In the present hypothesis, people intuitively understand consciousness to be spirit-like because the information representation in the brain encodes it in that manner. [The spirit concept,] the diaphanous invisible stuff that thinks and perceives and flows plasma-like through space and time,… that normally inhabits the human body but can sometimes flow outside of it, and that therefore ought to be able to survive the death of the body—this myth so ubiquitous in human culture is not a mistaken belief, a naïve theory, or the result of superstitious ignorance, as many scientists would claim. It is instead a verbalization of a naturally occurring informational model in the human brain. (1154)

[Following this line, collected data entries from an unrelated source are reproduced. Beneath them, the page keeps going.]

## src/sv/sqvg_pkg.sv

```systemverilog
// ----------------------------------------------------------------------------
// sqvg_pkg
// Types and constants shared by the sphere vertex generator and its cells,
// and the arctangent table used by the CORDIC cells.
// ----------------------------------------------------------------------------
package sqvg_pkg;

  localparam int unsigned MaxSteps = 1024;
  localparam int unsigned StepW    = 11;
  localparam int unsigned IdxW     = 10;
  localparam int unsigned DivW     = 43;
  localparam int unsigned RemW     = 11;

  localparam logic signed [31:0] CordicOne = 32'sd652032874;

  typedef enum logic [2:0] {
    REG_RADIUS    = 3'd0,
    REG_CENTER_X  = 3'd1,
    REG_CENTER_Y  = 3'd2,
    REG_CENTER_Z  = 3'd3,
    REG_VERT_STEP = 3'd4,
    REG_RAD_STEP  = 3'd5,
    REG_AZ_OFFSET = 3'd6
  } cfg_reg_e;

  typedef struct packed {
    logic [IdxW-1:0] ring_index;
    logic [IdxW-1:0] band_index;
  } in_item_t;

  typedef struct packed {
    logic [1:0]         corner;
    logic signed [31:0] pos_x;
    logic signed [31:0] pos_y;
    logic signed [31:0] pos_z;
    logic signed [15:0] norm_x;
    logic signed [15:0] norm_y;
    logic signed [15:0] norm_z;
    logic [16:0]        tex_u;
    logic [16:0]        tex_v;
    logic               last_corner;
  } out_item_t;

  typedef struct packed {
    logic [RemW-1:0] rem;
    logic [DivW-1:0] word;
  } div_lane_t;

  typedef struct packed {
    logic signed [31:0] x;
    logic signed [31:0] y;
    logic signed [33:0] z;
  } rot_t;

  typedef struct packed {
    logic [1:0]  corner;
    logic [16:0] tex_u;
    logic [16:0] tex_v;
    logic        neg_lat;
    logic        neg_az;
  } cor_tag_t;

  function automatic logic [31:0] atan_turn(input logic [4:0] k);
    logic [31:0] r;
    case (k)
      5'd0:    r = 32'h20000000;
      5'd1:    r = 32'h12e4051d;
      5'd2:    r = 32'h09fb385b;
      5'd3:    r = 32'h051111d4;
      5'd4:    r = 32'h028b0d43;
      5'd5:    r = 32'h0145d7e1;
      5'd6:    r = 32'h00a2f61e;
      5'd7:    r = 32'h00517c55;
      5'd8:    r = 32'h0028be53;
      5'd9:    r = 32'h00145f2e;
      5'd10:   r = 32'h000a2f98;
      5'd11:   r = 32'h000517cc;
      5'd12:   r = 32'h00028be6;
      5'd13:   r = 32'h000145f3;
      5'd14:   r = 32'h0000a2f9;
      5'd15:   r = 32'h0000517c;
      5'd16:   r = 32'h000028be;
      5'd17:   r = 32'h0000145f;
      5'd18:   r = 32'h00000a2f;
      5'd19:   r = 32'h00000517;
      5'd20:   r = 32'h0000028b;
      5'd21:   r = 32'h00000145;
      5'd22:   r = 32'h000000a2;
      5'd23:   r = 32'h00000051;
      default: r = 32'h00000000;
    endcase
    return r;
  endfunction

endpackage

```

## src/sv/sqvg_cordic_cell.sv

```systemverilog
// ----------------------------------------------------------------------------
// sqvg_cordic_cell
// One CORDIC rotation for the latitude and azimuth angles.
// ----------------------------------------------------------------------------
module sqvg_cordic_cell import sqvg_pkg::*; #(
  parameter int unsigned STAGE = 0
) (
  input  logic     clk_i,
  input  logic     rst_ni,
  input  logic     en_i,
  input  logic     valid_i,
  input  cor_tag_t tag_i,
  input  rot_t     lat_i,
  input  rot_t     az_i,
  output logic     valid_o,
  output cor_tag_t tag_o,
  output rot_t     lat_o,
  output rot_t     az_o
);

  function automatic rot_t rotate(input rot_t a);
    rot_t              r;
    logic signed [33:0] ang;
    ang = $signed({2'b00, atan_turn(5'(STAGE))});
    if (!a.z[33]) begin
      r.x = a.x - (a.y >>> STAGE);
      r.y = a.y + (a.x >>> STAGE);
      r.z = a.z - ang;
    end else begin
      r.x = a.x + (a.y >>> STAGE);
      r.y = a.y - (a.x >>> STAGE);
      r.z = a.z + ang;
    end
    return r;
  endfunction

  logic     valid_q;
  cor_tag_t tag_q;
  rot_t     lat_q, az_q;

  always_ff @(posedge clk_i or negedge rst_ni) begin
    if (!rst_ni) begin
      valid_q <= 1'b0;
    end else if (en_i) begin
      valid_q <= valid_i;
    end
  end

  always_ff @(posedge clk_i) begin
    if (en_i) begin
      tag_q <= tag_i;
      lat_q <= rotate(lat_i);
      az_q  <= rotate(az_i);
    end
  end

  assign valid_o = valid_q;
  assign tag_o   = tag_q;
  assign lat_o   = lat_q;
  assign az_o    = az_q;

endmodule

```
### config.mk
export PLATFORM = sky130hd
export DESIGN_NAME = sqvg_div_cell
export DESIGN_NICKNAME = d
export VERILOG_FILES = /design/src/sv/sqvg_pkg.sv /design/src/sv/sqvg_div_cell.sv
export SDC_FILE = /design/constraint.sdc
export NUM_CORES = 1
export LEC_CHECK = 0
export ABC_AREA = 0
export BUFFER_PORTS_ARGS = -buffer_cell sky130_fd_sc_hd__buf_2
export CORE_UTILIZATION = 49
export CTS_CLUSTER_SIZE = 25
export DETAILED_ROUTE_END_ITERATION = 10
export MAX_ROUTING_LAYER = met4
export PLACE_DENSITY = 0.94
export REMOVE_ABC_BUFFERS = 1
export SYNTH_ARGS = -nofsm -noshare
export SYNTH_HDL_FRONTEND = slang
export SYNTH_SLANG_ARGS = --single-unit
### constraint.sdc
create_clock -name clk_i -period 1.46 [get_ports clk_i]
set_clock_uncertainty 0.2 [all_clocks]
set_input_delay 0.219 -clock clk_i [delete_from_list [all_inputs] [get_ports clk_i]]
set_output_delay 0.219 -clock clk_i [all_outputs]
set_load 0.02 [all_outputs]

For me, Graziano’s work affirms the spiritual value I find in the presence and the history of living things. This is not only because of his acceptance, just described, of people’s spiritual awareness. It is also because his analysis of consciousness helps me to see it as the work of natural selection. I see human consciousness as a unique elaboration of the capacities for perception and memory that are found in simpler forms in the brains of other and earlier animals.

The Purpose Problem

Years ago I heard about a book on the purpose-driven life. I rushed to a bookstore (ah, bookstores), only to find that it was mostly about God. But I realized then that I had uncertainties that had snuck up on me about my life’s purpose . Now, years later, I’m thinking that life is indeed purpose-driven but not at all in Rick Warren’s terms.

But let me back up and summarize some basic ideas about purpose.

A traditional view has been that things happen in order to achieve a final goal, a goal often involving God. Today we often think about goals on the more modest scale of strategic plans and personal targets. And yet the idea that everything is part of a grand plan remains very comforting. People seem calmer about bad news after saying that “everything happens for a reason.”

Over the last century, this traditional view has been largely dismantled. Things in nature and life happen for reasons—physical, social, psychological—that are rooted in the past and present more than in the future. A woman who is looking for a job might say that her purpose for doing so is to earn money so her young children will be able to go to college some day. The traditional analysis of her actions would be that she is “pulled along” through her job search by the final goal of college for her kids. But her friends today might tell you that while that distant goal may boost her spirits from time to time, her actions are more the result of her history, her personality, and her current debts.

god and purpose statement

People take comfort from viewing the world, including themselves, as full of purpose. (heartprintsofgod.com)

Now the pendulum is swinging again and a different perspective about purpose is getting attention. This is the observation that certain ordinary actions are indeed clearly purposeful. If you’re getting hungry and planning your dinner, your planning is purposeful. Maybe you need to drive to Subway to buy that sandwich; the drive is purposeful. Once you’ve eaten the sandwich, your digestive system will take up its own purposeful process. It turns out that most of what you and your body parts do—your stomach, your heart, your sleeping, your socializing—is purposeful in that it accomplishes some basic biological function or meets a biological need.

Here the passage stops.